The British Geological Survey estimates that the 1884 earthquake's magnitude was only around 4.6 on the Richter scale, compared with 6.1 for the 1931 Dogger Bank earthquake.

==Damage==
The earthquake damaged about 1,250 buildings, including almost every building in Wivenhoe and Abberton, and in settlements all the way to Ipswich. The medieval church in Langenhoe was significantly damaged, as were those in the villages of Layer-de-la-Haye, Layer Marney, Layer Breton, and Peldon. In Peldon, the local newspapers claimed that every building had been damaged in some way. The Guardian reported that the earthquake was greeted with terror by the people near Colchester.
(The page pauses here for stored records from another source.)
`src/rtl/bridge_pkg.sv`:
```
// Shared types for the stream-to-SDRAM bridge: FSM state encoding and the
// posted-write FIFO entry layout at the default bus widths.
package bridge_pkg;

  localparam int unsigned PKG_ADDR_W     = 32;
  localparam int unsigned PKG_DATA_BYTES = 4;

  typedef enum logic [1:0] {
    IDLE,
    DRAIN,
    RD_ISSUE,
    RD_RESP
  } bridge_state_t;

  typedef struct packed {
    logic [PKG_ADDR_W-1:0]       addr;
    logic [8*PKG_DATA_BYTES-1:0] data;
    logic [PKG_DATA_BYTES-1:0]   be;
  } wr_entry_t;

endpackage

```
`src/rtl/stream_sdram_bridge_if.sv`:
```
// Avalon-MM bus bundle; one instance per side of the bridge.
interface stream_sdram_bridge_if #(
  parameter int unsigned ADDR_W     = 32,
  parameter int unsigned DATA_BYTES = 4
);

  logic [ADDR_W-1:0]       address;
  logic                    write;
  logic                    read;
  logic [8*DATA_BYTES-1:0] writedata;
  logic [DATA_BYTES-1:0]   byteenable;
  logic [8*DATA_BYTES-1:0] readdata;
  logic                    waitrequest;

  modport master (
    output address, write, read, writedata, byteenable,
    input  readdata, waitrequest
  );

  modport slave (
    input  address, write, read, writedata, byteenable,
    output readdata, waitrequest
  );

endinterface

```
`src/rtl/bridge_fifo.sv`:
```
// Synchronous FIFO for posted writes; pointers carry an extra wrap bit so
// full/empty fall out of the pointer difference.
module bridge_fifo
  import bridge_pkg::*;
#(
  parameter int unsigned DEPTH   = 8,
  parameter type         entry_t = wr_entry_t,
  localparam int unsigned AW     = $clog2(DEPTH)
) (
  input  logic   clk,
  input  logic   rst,
  input  logic   push,
  input  entry_t push_data,
  input  logic   pop,
  output entry_t head,
  output logic   full,
  output logic   empty,
  output logic [AW:0] level
);

  logic [AW:0] wr_ptr;
  logic [AW:0] rd_ptr;
  entry_t      mem [DEPTH];
  logic        push_ok;
  logic        pop_ok;

  // Full is judged before any same-cycle pop, so a full FIFO never takes a push.
  assign push_ok = push && !full;
  assign pop_ok  = pop && !empty;

  always_ff @(posedge clk or posedge rst) begin
    if (rst) begin
      wr_ptr <= '0;
      rd_ptr <= '0;
    end else begin
      if (push_ok) wr_ptr <= wr_ptr + 1'b1;
      if (pop_ok)  rd_ptr <= rd_ptr + 1'b1;
    end
  end

  always_ff @(posedge clk) begin
    if (push_ok) mem[wr_ptr[AW-1:0]] <= push_data;
  end

  assign level = wr_ptr - rd_ptr;
  assign full  = level[AW];
  assign empty = (wr_ptr == rd_ptr);
  assign head  = mem[rd_ptr[AW-1:0]];

endmodule

```
`src/rtl/stream_sdram_bridge.sv`:
```
// Host-side Avalon-MM agent that posts writes into a FIFO and replays them to
// SDRAM at BASE_ADDR; reads wait until all posted writes have drained.
module stream_sdram_bridge
  import bridge_pkg::*;
#(
  parameter int unsigned       ADDR_W     = 32,
  parameter int unsigned       DATA_BYTES = 4,
  parameter int unsigned       FIFO_DEPTH = 8,
  parameter logic [ADDR_W-1:0] BASE_ADDR  = '0
) (
  input  logic                        sys_clk,
  input  logic                        sys_rst,
  stream_sdram_bridge_if.slave        s_bus,
  stream_sdram_bridge_if.master       m_bus,
  output logic [$clog2(FIFO_DEPTH):0] fifo_level,
  output logic                        busy
);

  typedef struct packed {
    logic [ADDR_W-1:0]       addr;
    logic [8*DATA_BYTES-1:0] data;
    logic [DATA_BYTES-1:0]   be;
  } entry_t;

  bridge_state_t           state;
  logic [ADDR_W-1:0]       host_addr;
  logic [ADDR_W-1:0]       rd_addr;
  logic [8*DATA_BYTES-1:0] rdata_q;
  entry_t                  push_data;
  entry_t                  head;
  logic                    push;
  logic                    pop;
  logic                    fifo_full;
  logic                    fifo_empty;
  logic                    wr_phase;

  assign host_addr = s_bus.address + BASE_ADDR;
  assign push_data = '{addr: host_addr, data: s_bus.writedata, be: s_bus.byteenable};
  assign push      = (state == IDLE) && s_bus.write && !s_bus.read;

  bridge_fifo #(
    .DEPTH   (FIFO_DEPTH),
    .entry_t (entry_t)
  ) u_fifo (
    .clk       (sys_clk),
    .rst       (sys_rst),
    .push      (push),
    .push_data (push_data),
    .pop       (pop),
    .head      (head),
    .full      (fifo_full),
    .empty     (fifo_empty),
    .level     (fifo_level)
  );

  // Replay only outside the read-issue window so m_read and m_write never overlap.
  assign wr_phase           = (state == IDLE) || (state == DRAIN);
  assign m_bus.write        = wr_phase && !fifo_empty;
  assign m_bus.read         = (state == RD_ISSUE);
  assign m_bus.address      = (state == RD_ISSUE) ? rd_addr : head.addr;
  assign m_bus.writedata    = head.data;
  assign m_bus.byteenable   = head.be;
  assign pop                = m_bus.write && !m_bus.waitrequest;

  assign s_bus.readdata     = rdata_q;
  assign busy               = !fifo_empty || (state != IDLE);

  always_comb begin
    s_bus.waitrequest = 1'b1;
    if (!sys_rst) begin
      case (state)
        IDLE:    s_bus.waitrequest = s_bus.read ? 1'b1 : fifo_full;
        RD_RESP: s_bus.waitrequest = 1'b0;
        default: s_bus.waitrequest = 1'b1;
      endcase
    end
  end

  always_ff @(posedge sys_clk or posedge sys_rst) begin
    if (sys_rst) begin
      state   <= IDLE;
      rd_addr <= '0;
      rdata_q <= '0;
    end else begin
      case (state)
        IDLE: begin
          if (s_bus.read) begin
            rd_addr <= host_addr;
            state   <= DRAIN;
          end
        end
        DRAIN: begin
          if (fifo_empty) state <= RD_ISSUE;
        end
        RD_ISSUE: begin
          if (!m_bus.waitrequest) begin
            rdata_q <= m_bus.readdata;
            state   <= RD_RESP;
          end
        end
        RD_RESP: state <= IDLE;
        default: state <= IDLE;
      endcase
    end
  end

endmodule
```
`src/flat_wrapper.sv`:
```
// flat-port wrapper written by rule: the top's interface ports become plain ports
module stream_sdram_bridge_flat import bridge_pkg::*;
#(
  parameter int unsigned       ADDR_W     = 32,
  parameter int unsigned       DATA_BYTES = 4,
  parameter int unsigned       FIFO_DEPTH = 8,
  parameter logic [ADDR_W-1:0] BASE_ADDR  = '0
)
  (sys_clk, sys_rst, fifo_level, busy, s_bus_address, s_bus_write, s_bus_read, s_bus_writedata, s_bus_byteenable, s_bus_readdata, s_bus_waitrequest, m_bus_address, m_bus_write, m_bus_read, m_bus_writedata, m_bus_byteenable, m_bus_readdata, m_bus_waitrequest);
  stream_sdram_bridge_if #(.ADDR_W(ADDR_W), .DATA_BYTES(DATA_BYTES)) s_bus_i ();
  stream_sdram_bridge_if #(.ADDR_W(ADDR_W), .DATA_BYTES(DATA_BYTES)) m_bus_i ();
  input  logic sys_clk;
  input  logic sys_rst;
  output logic [$clog2(FIFO_DEPTH):0] fifo_level;
  output logic busy;
  input wire logic [$bits(s_bus_i.address)-1:0] s_bus_address;
  input wire logic [$bits(s_bus_i.write)-1:0] s_bus_write;
  input wire logic [$bits(s_bus_i.read)-1:0] s_bus_read;
  input wire logic [$bits(s_bus_i.writedata)-1:0] s_bus_writedata;
  input wire logic [$bits(s_bus_i.byteenable)-1:0] s_bus_byteenable;
  output wire logic [$bits(s_bus_i.readdata)-1:0] s_bus_readdata;
  output wire logic [$bits(s_bus_i.waitrequest)-1:0] s_bus_waitrequest;
  output wire logic [$bits(m_bus_i.address)-1:0] m_bus_address;
  output wire logic [$bits(m_bus_i.write)-1:0] m_bus_write;
  output wire logic [$bits(m_bus_i.read)-1:0] m_bus_read;
  output wire logic [$bits(m_bus_i.writedata)-1:0] m_bus_writedata;
  output wire logic [$bits(m_bus_i.byteenable)-1:0] m_bus_byteenable;
  input wire logic [$bits(m_bus_i.readdata)-1:0] m_bus_readdata;
  input wire logic [$bits(m_bus_i.waitrequest)-1:0] m_bus_waitrequest;
  assign s_bus_i.address = s_bus_address;
  assign s_bus_i.write = s_bus_write;
  assign s_bus_i.read = s_bus_read;
  assign s_bus_i.writedata = s_bus_writedata;
  assign s_bus_i.byteenable = s_bus_byteenable;
  assign s_bus_readdata = s_bus_i.readdata;
  assign s_bus_waitrequest = s_bus_i.waitrequest;
  assign m_bus_address = m_bus_i.address;
  assign m_bus_write = m_bus_i.write;
  assign m_bus_read = m_bus_i.read;
  assign m_bus_writedata = m_bus_i.writedata;
  assign m_bus_byteenable = m_bus_i.byteenable;
  assign m_bus_i.readdata = m_bus_readdata;
  assign m_bus_i.waitrequest = m_bus_waitrequest;
  stream_sdram_bridge #(.ADDR_W(ADDR_W), .DATA_BYTES(DATA_BYTES), .FIFO_DEPTH(FIFO_DEPTH), .BASE_ADDR(BASE_ADDR)) u_core (.sys_clk(sys_clk), .sys_rst(sys_rst), .s_bus(s_bus_i), .m_bus(m_bus_i), .fifo_level(fifo_level), .busy(busy));
endmodule
```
There are some reports that between three and five people were killed by the earthquake, but this has been disputed by other contemporary accounts and later analysis, which suggest that there were no fatalities directly caused by this event. The Times reported damage "in the many villages in the neighbourhood from Colchester to the sea coast", with many poor people made homeless, and estimated the cost of the disaster at £10,000. It did, however, mention the death of a child at Rowhedge, attributed to the earthquake. Mary Saunders, of Manningtree, drowned herself in the River Stour some days later. The large waves caused by the earthquake destroyed many small craft.

Langenhoe Church was badly damaged. Masonry tumbled off the tower, crashing into the roof of the nave and chancel. The nearby rectory was also damaged.